While there are many potential reasons for learning difficulties in preschool and school-aged children, one unique group of disorders involves students who learn “differently.” Specific learning disabilities (SLD’s) are neurologically-based processing problems that interfere with learning basic skills such as reading, writing and/or math, according to the Learning Disabilities Association of America. They also can interfere with higher level skills such as organization, time planning and attention span.
“While many children struggle with reading, writing or other learning-related tasks at some point, a child with a SLD often has an uneven learning profile,” said Kurt Klinepeter, M.D., professor of pediatrics at Brenner Children’s Hospital, part of Wake Forest Baptist Medical Center. “The sign of SLD’s vary from child to child and can go undiagnosed or mistaken for laziness or indifference—which is often untrue.”
According to Klinepeter, the most common SLD is language-based which primarily manifests as reading and comprehension deficits. The common term for a reading disorder or disability is dyslexia; yet, there may be other aspects of learning problems other than just reading disorders.

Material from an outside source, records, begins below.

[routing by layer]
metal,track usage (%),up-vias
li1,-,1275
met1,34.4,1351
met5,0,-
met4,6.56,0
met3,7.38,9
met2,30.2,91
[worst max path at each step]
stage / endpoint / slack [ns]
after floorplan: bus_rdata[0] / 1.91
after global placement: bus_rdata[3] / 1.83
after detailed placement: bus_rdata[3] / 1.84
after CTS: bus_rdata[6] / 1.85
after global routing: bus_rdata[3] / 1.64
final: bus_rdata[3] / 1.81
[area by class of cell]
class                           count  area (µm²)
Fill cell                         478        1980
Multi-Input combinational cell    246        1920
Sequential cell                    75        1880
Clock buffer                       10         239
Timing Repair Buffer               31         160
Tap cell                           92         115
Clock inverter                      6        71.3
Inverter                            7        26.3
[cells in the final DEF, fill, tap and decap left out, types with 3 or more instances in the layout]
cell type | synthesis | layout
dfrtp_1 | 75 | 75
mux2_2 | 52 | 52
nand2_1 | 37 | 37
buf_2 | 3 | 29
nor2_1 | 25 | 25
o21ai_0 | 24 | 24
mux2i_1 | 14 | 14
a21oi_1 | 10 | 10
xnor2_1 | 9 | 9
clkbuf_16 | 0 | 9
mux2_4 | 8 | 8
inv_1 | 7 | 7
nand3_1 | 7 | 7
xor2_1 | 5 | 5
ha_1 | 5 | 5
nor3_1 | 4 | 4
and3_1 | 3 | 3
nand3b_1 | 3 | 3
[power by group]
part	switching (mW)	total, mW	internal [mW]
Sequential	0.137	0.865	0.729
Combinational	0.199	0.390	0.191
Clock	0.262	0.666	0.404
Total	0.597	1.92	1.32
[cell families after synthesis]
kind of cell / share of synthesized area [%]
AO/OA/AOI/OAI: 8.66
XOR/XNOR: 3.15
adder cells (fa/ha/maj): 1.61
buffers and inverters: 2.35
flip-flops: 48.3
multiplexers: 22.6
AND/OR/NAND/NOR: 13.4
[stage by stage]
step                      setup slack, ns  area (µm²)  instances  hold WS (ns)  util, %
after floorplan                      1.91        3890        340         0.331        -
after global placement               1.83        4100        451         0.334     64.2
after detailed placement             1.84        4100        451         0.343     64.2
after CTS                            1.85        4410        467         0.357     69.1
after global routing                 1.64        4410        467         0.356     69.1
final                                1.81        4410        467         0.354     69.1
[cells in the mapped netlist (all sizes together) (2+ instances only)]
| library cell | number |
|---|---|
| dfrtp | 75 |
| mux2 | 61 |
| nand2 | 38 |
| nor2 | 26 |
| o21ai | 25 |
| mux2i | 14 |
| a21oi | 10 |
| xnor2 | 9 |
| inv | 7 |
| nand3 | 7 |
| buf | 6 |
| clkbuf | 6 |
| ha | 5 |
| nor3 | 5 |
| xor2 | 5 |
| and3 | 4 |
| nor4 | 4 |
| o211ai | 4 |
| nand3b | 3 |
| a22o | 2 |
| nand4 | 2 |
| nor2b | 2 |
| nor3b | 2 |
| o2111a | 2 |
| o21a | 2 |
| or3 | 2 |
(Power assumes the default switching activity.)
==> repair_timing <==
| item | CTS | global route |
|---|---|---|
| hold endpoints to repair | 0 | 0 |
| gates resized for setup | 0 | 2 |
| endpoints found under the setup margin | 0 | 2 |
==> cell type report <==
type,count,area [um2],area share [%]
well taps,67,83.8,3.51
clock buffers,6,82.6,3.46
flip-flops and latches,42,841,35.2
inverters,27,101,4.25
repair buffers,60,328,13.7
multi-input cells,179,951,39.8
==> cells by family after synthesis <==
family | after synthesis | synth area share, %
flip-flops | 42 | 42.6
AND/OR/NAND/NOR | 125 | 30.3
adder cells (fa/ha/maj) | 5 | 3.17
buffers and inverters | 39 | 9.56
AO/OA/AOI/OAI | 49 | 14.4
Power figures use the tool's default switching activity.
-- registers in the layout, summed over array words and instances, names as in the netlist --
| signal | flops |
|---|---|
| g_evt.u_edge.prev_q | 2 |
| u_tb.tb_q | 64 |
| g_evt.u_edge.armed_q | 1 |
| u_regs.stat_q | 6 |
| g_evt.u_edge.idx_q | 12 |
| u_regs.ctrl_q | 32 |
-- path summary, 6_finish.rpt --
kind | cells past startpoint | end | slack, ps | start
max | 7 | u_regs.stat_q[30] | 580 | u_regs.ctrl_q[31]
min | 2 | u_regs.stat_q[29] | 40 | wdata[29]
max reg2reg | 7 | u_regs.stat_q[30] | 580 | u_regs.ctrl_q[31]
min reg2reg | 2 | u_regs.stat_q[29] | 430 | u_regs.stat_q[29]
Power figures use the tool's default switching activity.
--- src/rtl/jabwd_tick.sv ---
module jabwd_tick #(
  parameter int TICK_DIV = 200000
) (
  input  logic clk,
  input  logic rst,
  output logic tick
);
  localparam int CW = (TICK_DIV > 1) ? $clog2(TICK_DIV) : 1;
  localparam logic [CW-1:0] LAST = CW'(TICK_DIV - 1);

  logic [CW-1:0] div_cnt;

  always_ff @(posedge clk) begin
    if (rst) begin
      div_cnt <= '0;
      tick    <= 1'b0;
    end else begin
      tick    <= (div_cnt == LAST);
      div_cnt <= (div_cnt == LAST) ? '0 : div_cnt + 1'b1;
    end
  end

  generate
    if (TICK_DIV > 1) begin : g_chk
      p_tick_spacing_r10: assert property (@(posedge clk) disable iff (rst)
        tick |=> !tick);
    end
  endgenerate
endmodule

--- src/rtl/jabwd_port.sv ---
module jabwd_port
  import jabwd_pkg::*;
#(
  parameter int TRIP_TICKS  = 14,
  parameter int QUIET_TICKS = 500
) (
  input  logic clk,
  input  logic rst,
  input  logic tick,
  input  logic off,
  input  logic act,
  output logic jab
);
  localparam int RW = $clog2(TRIP_TICKS + 1);
  localparam int QW = $clog2(QUIET_TICKS + 1);
  localparam logic [RW-1:0] RUN_LAST   = RW'(TRIP_TICKS - 1);
  localparam logic [QW-1:0] QUIET_LAST = QW'(QUIET_TICKS - 1);

  jab_state_e    st;
  logic [RW-1:0] run_cnt;
  logic [QW-1:0] quiet_cnt;

  always_ff @(posedge clk) begin
    if (rst || off) begin
      st        <= ST_PASS;
      run_cnt   <= '0;
      quiet_cnt <= '0;
    end else begin
      unique case (st)
        ST_PASS: begin
          if (!act) begin
            run_cnt <= '0;
          end else if (tick) begin
            if (run_cnt == RUN_LAST) begin
              st        <= ST_JAB;
              run_cnt   <= '0;
              quiet_cnt <= '0;
            end else begin
              run_cnt <= run_cnt + 1'b1;
            end
          end
        end
        ST_JAB: begin
          if (act) begin
            quiet_cnt <= '0;
          end else if (tick) begin
            if (quiet_cnt == QUIET_LAST) begin
              st        <= ST_PASS;
              quiet_cnt <= '0;
            end else begin
              quiet_cnt <= quiet_cnt + 1'b1;
            end
          end
        end
        default: st <= ST_PASS;
      endcase
    end
  end

  assign jab = (st == ST_JAB);

  p_trip_needs_act_r2: assert property (@(posedge clk) disable iff (rst)
    $rose(jab) |-> ($past(act) && $past(tick)));
  p_run_bound_r8: assert property (@(posedge clk) disable iff (rst)
    (st == ST_PASS) |-> (run_cnt < RW'(TRIP_TICKS)));
  p_release_idle_r4: assert property (@(posedge clk) disable iff (rst)
    ($fell(jab) && !$past(off)) |-> !$past(act));
  p_quiet_restart_r5: assert property (@(posedge clk) disable iff (rst)
    (jab && act && !off) |=> (jab && quiet_cnt == '0));
endmodule
===== src/rtl/rdy_stretch.sv =====
module rdy_stretch #(
  parameter int WAIT_CYCLES = 8,
  localparam int CW = $clog2(WAIT_CYCLES + 1)
) (
  input  logic phi2,
  input  logic rst,
  input  logic io_page_n,
  input  logic dev_match,
  input  logic rw_n,
  output logic rdy,
  output logic busy
);

  logic [CW-1:0] cnt;
  logic          lock;
  logic          rdy_q;
  logic          start;

  assign start = !io_page_n && dev_match && !rw_n && (cnt == '0) && !lock;

  always_ff @(posedge phi2 or posedge rst) begin
    if (rst) begin
      cnt   <= '0;
      lock  <= 1'b0;
      rdy_q <= 1'b1;
    end else begin
      lock <= 1'b0;
      if (start) begin
        cnt   <= CW'(WAIT_CYCLES);
        rdy_q <= 1'b0;
      end else if (cnt != '0) begin
        cnt <= cnt - CW'(1);
        if (cnt == CW'(1)) begin
          rdy_q <= 1'b1;
          lock  <= 1'b1;
        end
      end
    end
  end

  assign rdy  = rdy_q;
  assign busy = (cnt != '0);

endmodule


===== config.mk =====
export PLATFORM = sky130hd
export DESIGN_NAME = rdy_stretch
export DESIGN_NICKNAME = d
export VERILOG_FILES = /design/src/rtl/rdy_stretch.sv
export SDC_FILE = /design/constraint.sdc
export NUM_CORES = 1
export LEC_CHECK = 0
export ABC_AREA = 1
export BUFFER_PORTS_ARGS = -buffer_cell sky130_fd_sc_hd__buf_2
export CAP_MARGIN = 25
export CORE_AREA = 10 10 47 49
export DETAILED_ROUTE_END_ITERATION = 6
export DIE_AREA = 0 0 57 59
export SLEW_MARGIN = 30
export SYNTH_ARGS = -nofsm -noshare
export SYNTH_HDL_FRONTEND = slang
export SYNTH_SLANG_ARGS = --single-unit

===== constraint.sdc =====
create_clock -name phi2 -period 1.46 [get_ports phi2]
set_clock_uncertainty 0.05 [all_clocks]
set_input_delay 0.146 -clock phi2 [delete_from_list [all_inputs] [get_ports phi2]]
set_output_delay 0.146 -clock phi2 [all_outputs]
set_load 0.01 [all_outputs]

* After elaboration in Yosys (flattened, before gate mapping)
Cells that the tools add are included. W data, S select, Z words.
Word-level totals: register bits 6, bits in latches 0, bits in writable memories 0, bits in read-only memories 0, bits of input ports 5, memories 0
Operators by class: add/subtract/negate cells 1, multiply operators 0, divide/modulo/power cells 0, magnitude comparators 0, eq/ne operators 1, shift operators 0, muxes and demuxes 8, bitwise operators 0, reductions and logical operators 12
Operators by type and width (count):
- $mux W4 | 2
- $mux W1 | 6
- $eq A4 B1 Y1 const B | 1
- $logic_and A1 B1 Y1 | 4
- $logic_not A4 Y1 | 1
- $reduce_bool A2 Y1 | 2
- $reduce_bool A4 Y1 | 1
- $sub A4 B1 Y4 const B | 1
- $logic_not A1 Y1 | 3
- $reduce_and A2 Y1 | 1

* Depth between registers and ports, before layout
depth after elaboration 7, gate-level depth with buffers 6, depth with buffers taken out 6

* Worst setup path before layout
Ideal clock, no wire load.
kind register to register, start register cnt[0], end register cnt[0], library setup time 76 ps, arrival time 1037 ps, required time 1334 ps, path slack 296 ps, stages on the path, launching flop included 7, period minus slack after synthesis 1164 ps, path through dfrtp_1 > inv_1 > ha_1 > nand3_2 > inv_2 > nand3_1 > o21ai_1
RTL lines:
- start: declaration | line 14 | logic [CW-1:0] cnt;
- start signal: assignment | line 29 | cnt <= CW'(WAIT_CYCLES);
- start signal: assignment | line 32 | cnt <= cnt - CW'(1);
- $reduce_bool A4 Y1
- net busy | line 11 | output logic busy
- $reduce_bool A2 Y1 (no line)
The timed path passes the listed nets, and every way through them passes these cells. The select of a mux whose other input is x is not followed. A chain may end at the register's enable or synchronous reset.

* Final worst setup path
start register cnt[0], end output port busy
On the way: word-level cells in the longest chain between the ends 1
RTL lines:
- $reduce_bool A4 Y1 | line 42 | assign busy = (cnt != '0);
- end: declaration | line 11
No other way between the ends.
`src/rtl/irq_arb_pkg.sv`:
```
package irq_arb_pkg;

  // Urgency rank: 0 is most urgent, 2 least urgent, 3 means no handler.
  typedef logic [1:0] rank_t;

  localparam rank_t RANK_IDLE = 2'd3;

  function automatic rank_t field_to_rank(input logic [1:0] fld);
    case (fld)
      2'b00, 2'b01: field_to_rank = 2'd0;
      2'b10:        field_to_rank = 2'd1;
      default:      field_to_rank = 2'd2;
    endcase
  endfunction

endpackage

```
`src/rtl/irq_level_regs.sv`:
```
module irq_level_regs #(
  parameter int unsigned N_IRQ  = 12,
  parameter int unsigned REG_W  = 8,
  parameter int unsigned NREG   = 3,
  parameter int unsigned ADDR_W = 2
) (
  input  logic                 clk,
  input  logic                 rst_n,
  input  logic                 wen_i,
  input  logic [ADDR_W-1:0]    waddr_i,
  input  logic [REG_W-1:0]     wdata_i,
  output logic [2*N_IRQ-1:0]   levels_o
);

  logic [NREG-1:0][REG_W-1:0] bank_q;
  logic [NREG*REG_W-1:0]      flat;
  logic                       hit;

  assign hit  = wen_i && ({1'b0, waddr_i} < (ADDR_W+1)'(NREG));
  assign flat = bank_q;
  assign levels_o = flat[2*N_IRQ-1:0];

  always_ff @(posedge clk or negedge rst_n) begin
    if (!rst_n) begin
      bank_q <= '1;
    end else if (hit) begin
      bank_q[waddr_i] <= wdata_i;
    end
  end

  // without an in-range write the level bank keeps its contents.
  assert_bank_hold_R1: assert property (@(posedge clk) disable iff (!rst_n)
    !(wen_i && ({1'b0, waddr_i} < (ADDR_W+1)'(NREG))) |=> $stable(levels_o));

endmodule

```
`src/rtl/irq_select.sv`:
```
module irq_select
  import irq_arb_pkg::*;
#(
  parameter int unsigned N_IRQ = 12,
  parameter int unsigned IDX_W = 4
) (
  input  logic [N_IRQ-1:0]   live_i,
  input  logic [2*N_IRQ-1:0] levels_i,
  input  rank_t              cur_rank_i,
  output logic               found_o,
  output logic [IDX_W-1:0]   win_idx_o,
  output rank_t              win_rank_o
);

  rank_t            rank_a [N_IRQ];
  logic [N_IRQ-1:0] elig;

  generate
    for (genvar g = 0; g < N_IRQ; g++) begin : g_line
      assign rank_a[g] = field_to_rank(levels_i[2*g +: 2]);
      assign elig[g]   = live_i[g] && (rank_a[g] < cur_rank_i);
    end
  endgenerate

  // Ascending scan with strict compare keeps the lowest index on a tie.
  always_comb begin
    found_o    = 1'b0;
    win_idx_o  = '0;
    win_rank_o = RANK_IDLE;
    for (int i = 0; i < N_IRQ; i++) begin
      if (elig[i] && (rank_a[i] < win_rank_o)) begin
        found_o    = 1'b1;
        win_idx_o  = IDX_W'(i);
        win_rank_o = rank_a[i];
      end
    end
  end

endmodule

```
`src/rtl/irq_level_stack.sv`:
```
module irq_level_stack
  import irq_arb_pkg::*;
#(
  parameter int unsigned DEPTH = 3
) (
  input  logic  clk,
  input  logic  rst_n,
  input  logic  push_i,
  input  rank_t push_rank_i,
  input  logic  pop_i,
  output rank_t cur_rank_o
);

  localparam int unsigned SP_W = $clog2(DEPTH + 1);

  rank_t           stk_q [DEPTH];
  rank_t           cur_q;
  logic [SP_W-1:0] sp_q;
  logic            can_pop;

  assign can_pop    = pop_i && (sp_q != '0);
  assign cur_rank_o = cur_q;

  always_ff @(posedge clk or negedge rst_n) begin
    if (!rst_n) begin
      cur_q <= RANK_IDLE;
      sp_q  <= '0;
      for (int i = 0; i < DEPTH; i++) stk_q[i] <= RANK_IDLE;
    end else if (can_pop) begin
      cur_q <= stk_q[SP_W'(sp_q - 1'b1)];
      sp_q  <= sp_q - 1'b1;
    end else if (push_i && (sp_q < SP_W'(DEPTH))) begin
      stk_q[sp_q] <= cur_q;
      cur_q       <= push_rank_i;
      sp_q        <= sp_q + 1'b1;
    end
  end

  // only strictly more urgent levels nest, so the stack never overflows.
  assert_no_overflow_R8: assert property (@(posedge clk) disable iff (!rst_n)
    push_i |-> (sp_q < SP_W'(DEPTH)));

  assert_nest_urgent_R8: assert property (@(posedge clk) disable iff (!rst_n)
    (push_i && !pop_i) |-> (push_rank_i < cur_q));

  // a return moves back to a less urgent level.
  assert_return_relax_R10: assert property (@(posedge clk) disable iff (!rst_n)
    can_pop |=> (cur_q > $past(cur_q)));

  // a return with no handler running leaves the level idle.
  assert_idle_return_R10: assert property (@(posedge clk) disable iff (!rst_n)
    (pop_i && sp_q == '0) |=> (cur_q == RANK_IDLE));

endmodule

```
`src/rtl/irq_level_arbiter.sv`:
```
module irq_level_arbiter
  import irq_arb_pkg::*;
#(
  parameter int unsigned N_IRQ     = 12,
  parameter int unsigned REG_W     = 8,
  parameter int unsigned DEPTH     = 3,
  parameter logic [15:0] VEC_BASE  = 16'hFFFA,
  parameter int unsigned VEC_STEP  = 2,
  parameter logic [11:0] USED_MASK = 12'h4FF,
  localparam int unsigned IDX_W    = $clog2(N_IRQ),
  localparam int unsigned FPR      = REG_W / 2,
  localparam int unsigned NREG     = (N_IRQ + FPR - 1) / FPR,
  localparam int unsigned ADDR_W   = (NREG > 1) ? $clog2(NREG) : 1
) (
  input  logic              clk,
  input  logic              rst_n,
  input  logic [N_IRQ-1:0]  irq_req_i,
  input  logic [N_IRQ-1:0]  irq_en_i,
  input  logic              lvl_wen_i,
  input  logic [ADDR_W-1:0] lvl_waddr_i,
  input  logic [REG_W-1:0]  lvl_wdata_i,
  output logic              irq_valid_o,
  input  logic              irq_ack_i,
  output logic [IDX_W-1:0]  irq_idx_o,
  output logic [15:0]       irq_vector_o,
  input  logic              handler_ret_i,
  output logic              wake_o
);

  logic [2*N_IRQ-1:0] levels;
  logic [N_IRQ-1:0]   live;
  rank_t              cur_rank;
  logic               found;
  logic [IDX_W-1:0]   win_idx;
  rank_t              win_rank;
  logic               accept;

  logic               valid_q;
  logic [IDX_W-1:0]   idx_q;
  logic [15:0]        vec_q;
  rank_t              rank_q;
  logic               wake_q;

  assign live   = irq_req_i & irq_en_i & USED_MASK[N_IRQ-1:0];
  assign accept = valid_q && irq_ack_i && !handler_ret_i;

  irq_level_regs #(
    .N_IRQ (N_IRQ),
    .REG_W (REG_W),
    .NREG  (NREG),
    .ADDR_W(ADDR_W)
  ) u_regs (
    .clk     (clk),
    .rst_n   (rst_n),
    .wen_i   (lvl_wen_i),
    .waddr_i (lvl_waddr_i),
    .wdata_i (lvl_wdata_i),
    .levels_o(levels)
  );

  irq_select #(
    .N_IRQ(N_IRQ),
    .IDX_W(IDX_W)
  ) u_select (
    .live_i    (live),
    .levels_i  (levels),
    .cur_rank_i(cur_rank),
    .found_o   (found),
    .win_idx_o (win_idx),
    .win_rank_o(win_rank)
  );

  irq_level_stack #(
    .DEPTH(DEPTH)
  ) u_stack (
    .clk        (clk),
    .rst_n      (rst_n),
    .push_i     (accept),
    .push_rank_i(rank_q),
    .pop_i      (handler_ret_i),
    .cur_rank_o (cur_rank)
  );

  always_ff @(posedge clk or negedge rst_n) begin
    if (!rst_n) begin
      valid_q <= 1'b0;
      idx_q   <= '0;
      vec_q   <= '0;
      rank_q  <= RANK_IDLE;
      wake_q  <= 1'b0;
    end else begin
      wake_q <= found;
      if (accept || !found) begin
        valid_q <= 1'b0;
        idx_q   <= '0;
        vec_q   <= '0;
        rank_q  <= RANK_IDLE;
      end else begin
        valid_q <= 1'b1;
        idx_q   <= win_idx;
        vec_q   <= VEC_BASE - 16'(VEC_STEP) * 16'(win_idx);
        rank_q  <= win_rank;
      end
    end
  end

  assign irq_valid_o  = valid_q;
  assign irq_idx_o    = idx_q;
  assign irq_vector_o = vec_q;
  assign wake_o       = wake_q;

  // Checker copy of the qualified request lines from the previous edge.
  logic [N_IRQ-1:0] live_seen_q;
  always_ff @(posedge clk or negedge rst_n) begin
    if (!rst_n) live_seen_q <= '0;
    else        live_seen_q <= irq_req_i & irq_en_i;
  end

  // an offered index was requested and enabled one edge earlier.
  assert_offer_qualified_R3: assert property (@(posedge clk) disable iff (!rst_n)
    irq_valid_o |-> live_seen_q[irq_idx_o]);

  // a reserved line is never offered.
  assert_no_reserved_R3: assert property (@(posedge clk) disable iff (!rst_n)
    irq_valid_o |-> USED_MASK[irq_idx_o]);

  // an acceptance withdraws the offer for one cycle.
  assert_accept_clears_R9: assert property (@(posedge clk) disable iff (!rst_n)
    (irq_valid_o && irq_ack_i && !handler_ret_i) |=> !irq_valid_o);

  // any offer implies a wake request.
  assert_wake_cover_R11: assert property (@(posedge clk) disable iff (!rst_n)
    irq_valid_o |-> wake_o);

endmodule

```
<file path="src/rtl/ocr_pkg.sv">
package ocr_pkg;
  localparam logic [31:0] OCR_RESET_VAL  = 32'h00FF_FF00;
  localparam int unsigned PWR_BIT        = 31;
  localparam logic [31:0] ENQ_FIELD_MASK = 32'h00FF_FFFF;

  typedef enum logic [1:0] {
    ACT_NONE,
    ACT_ENQUIRY,
    ACT_POWER_NOW
  } acmd_act_e;
endpackage

</file>
<file path="src/rtl/ocr_req_decode.sv">
module ocr_req_decode
  import ocr_pkg::*;
(
  input  logic        valid_i,
  input  logic [31:0] arg_i,
  input  logic        idle_i,
  output acmd_act_e   act_o
);
  logic enquiry;
  assign enquiry = (arg_i & ENQ_FIELD_MASK) == 32'h0;

  always_comb begin
    act_o = ACT_NONE;
    if (valid_i && idle_i) act_o = enquiry ? ACT_ENQUIRY : ACT_POWER_NOW;
  end
endmodule

</file>
<file path="src/rtl/ocr_delay_timer.sv">
module ocr_delay_timer #(
  parameter int unsigned DELAY_CYCLES = 50000
) (
  input  logic clk_i,
  input  logic rst_ni,
  input  logic start_i,
  input  logic cancel_i,
  output logic pending_o,
  output logic expire_o
);
  localparam int unsigned CNT_W = (DELAY_CYCLES > 1) ? $clog2(DELAY_CYCLES) : 1;
  localparam logic [CNT_W-1:0] LOAD = CNT_W'(DELAY_CYCLES - 1);

  logic             busy_q;
  logic [CNT_W-1:0] cnt_q;

  always_ff @(posedge clk_i or negedge rst_ni) begin
    if (!rst_ni) begin
      busy_q <= 1'b0;
      cnt_q  <= '0;
    end else if (cancel_i) begin
      busy_q <= 1'b0;
      cnt_q  <= '0;
    end else if (start_i) begin
      busy_q <= 1'b1;
      cnt_q  <= LOAD;
    end else if (busy_q) begin
      if (cnt_q == '0) busy_q <= 1'b0;
      else             cnt_q  <= cnt_q - CNT_W'(1);
    end
  end

  assign pending_o = busy_q;
  assign expire_o  = busy_q && (cnt_q == '0) && !cancel_i;

  AST_COUNT_DOWN: assert property (@(posedge clk_i) disable iff (!rst_ni)
    busy_q && cnt_q != '0 && !cancel_i && !start_i |=> busy_q && cnt_q == $past(cnt_q) - CNT_W'(1));
  AST_NO_RESTART: assert property (@(posedge clk_i) disable iff (!rst_ni)
    start_i |-> !busy_q);
  AST_CANCEL_CLEARS: assert property (@(posedge clk_i) disable iff (!rst_ni)
    cancel_i |=> !busy_q);
endmodule

</file>
<file path="src/rtl/ocr_status_reg.sv">
module ocr_status_reg
  import ocr_pkg::*;
(
  input  logic        clk_i,
  input  logic        rst_ni,
  input  logic        set_i,
  input  logic        ready_req_i,
  output logic [31:0] ocr_o,
  output logic        pwr_o,
  output logic        ready_o
);
  logic pwr_q, ready_q;

  always_ff @(posedge clk_i or negedge rst_ni) begin
    if (!rst_ni) begin
      pwr_q   <= 1'b0;
      ready_q <= 1'b0;
    end else begin
      if (set_i) pwr_q <= 1'b1;
      ready_q <= ready_req_i;
    end
  end

  always_comb begin
    ocr_o          = OCR_RESET_VAL;
    ocr_o[PWR_BIT] = pwr_q;
  end
  assign pwr_o   = pwr_q;
  assign ready_o = ready_q;

  AST_PWR_STICKY: assert property (@(posedge clk_i) disable iff (!rst_ni)
    pwr_q |=> pwr_q);
  AST_SET_TAKES: assert property (@(posedge clk_i) disable iff (!rst_ni)
    set_i |=> pwr_q);
  AST_READY_POWERED: assert property (@(posedge clk_i) disable iff (!rst_ni)
    ready_q |-> pwr_q);
endmodule

</file>
<file path="src/rtl/ocr_pwrup_seq.sv">
module ocr_pwrup_seq
  import ocr_pkg::*;
#(
  parameter int unsigned DELAY_CYCLES = 50000
) (
  input  logic        clk_i,
  input  logic        rst_ni,
  input  logic        acmd_valid_i,
  input  logic [31:0] acmd_arg_i,
  input  logic        card_idle_i,
  output logic [31:0] ocr_o,
  output logic        powered_o,
  output logic        card_ready_o
);
  acmd_act_e act;
  logic pending, expire, start, cancel, pwr;

  ocr_req_decode i_decode (
    .valid_i (acmd_valid_i),
    .arg_i   (acmd_arg_i),
    .idle_i  (card_idle_i),
    .act_o   (act)
  );

  // enquiry only arms an idle timer; non-enquiry overrides it
  assign start  = (act == ACT_ENQUIRY) && !pwr && !pending;
  assign cancel = (act == ACT_POWER_NOW) && !pwr;

  ocr_delay_timer #(.DELAY_CYCLES(DELAY_CYCLES)) i_timer (
    .clk_i     (clk_i),
    .rst_ni    (rst_ni),
    .start_i   (start),
    .cancel_i  (cancel),
    .pending_o (pending),
    .expire_o  (expire)
  );

  ocr_status_reg i_status (
    .clk_i       (clk_i),
    .rst_ni      (rst_ni),
    .set_i       (cancel || expire),
    .ready_req_i (act == ACT_POWER_NOW),
    .ocr_o       (ocr_o),
    .pwr_o       (pwr),
    .ready_o     (card_ready_o)
  );

  assign powered_o = pwr;

  AST_POWER_NOW: assert property (@(posedge clk_i) disable iff (!rst_ni)
    acmd_valid_i && card_idle_i && (acmd_arg_i & ENQ_FIELD_MASK) != 32'h0 |=> powered_o && card_ready_o && !pending);
  AST_NONIDLE_QUIET: assert property (@(posedge clk_i) disable iff (!rst_ni)
    acmd_valid_i && !card_idle_i && !powered_o && !pending |=> !powered_o && !card_ready_o && !pending);
  AST_ENQ_NO_READY: assert property (@(posedge clk_i) disable iff (!rst_ni)
    acmd_valid_i && (acmd_arg_i & ENQ_FIELD_MASK) == 32'h0 |=> !card_ready_o);
  AST_OCR_FIXED: assert property (@(posedge clk_i) disable iff (!rst_ni)
    ocr_o[30:0] == 31'h00FF_FF00 && ocr_o[31] == powered_o);
endmodule

</file>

To help ensure students succeed in school, parents should be familiar with the signs of SLD’s and consult with a pediatrician or school counselor should they have concerns.
Common indicators of SLD’s can include:
- Problems pronouncing simple words or confusing words that sound alike
- Difficulty learning the alphabet, numbers, colors, shapes, days of the week
- Trouble controlling crayons, pencils and scissors or coloring within the lines
- Struggles with buttons, zippers, snaps or learning to tie shoes
- Trouble learning the connection between letters and sounds
- Unable to blend sounds to make words or confuse basic words when reading
- Consistently misspells age-appropriate words
- Trouble learning basic math concepts and difficulty telling time
- Difficulty with reading comprehension, math skills or handwritin
- Trouble with open-ended test questions and word problems
- Dislikes reading and writing; avoids reading aloud
- Lack of organizational skills (bedroom, homework, desk is messy, misplaces items)
- Trouble following classroom discussions or expressing thoughts aloud
Early identification and accurate characterization of a child’s learning disorder is the key to successful educational planning, followed by involvement in evidence-based treatments.
“In the case of language-based SLD’s, the encouraging news is that specific language and literacy interventions in young children do make a difference in long-term outcomes,” said Klinepeter.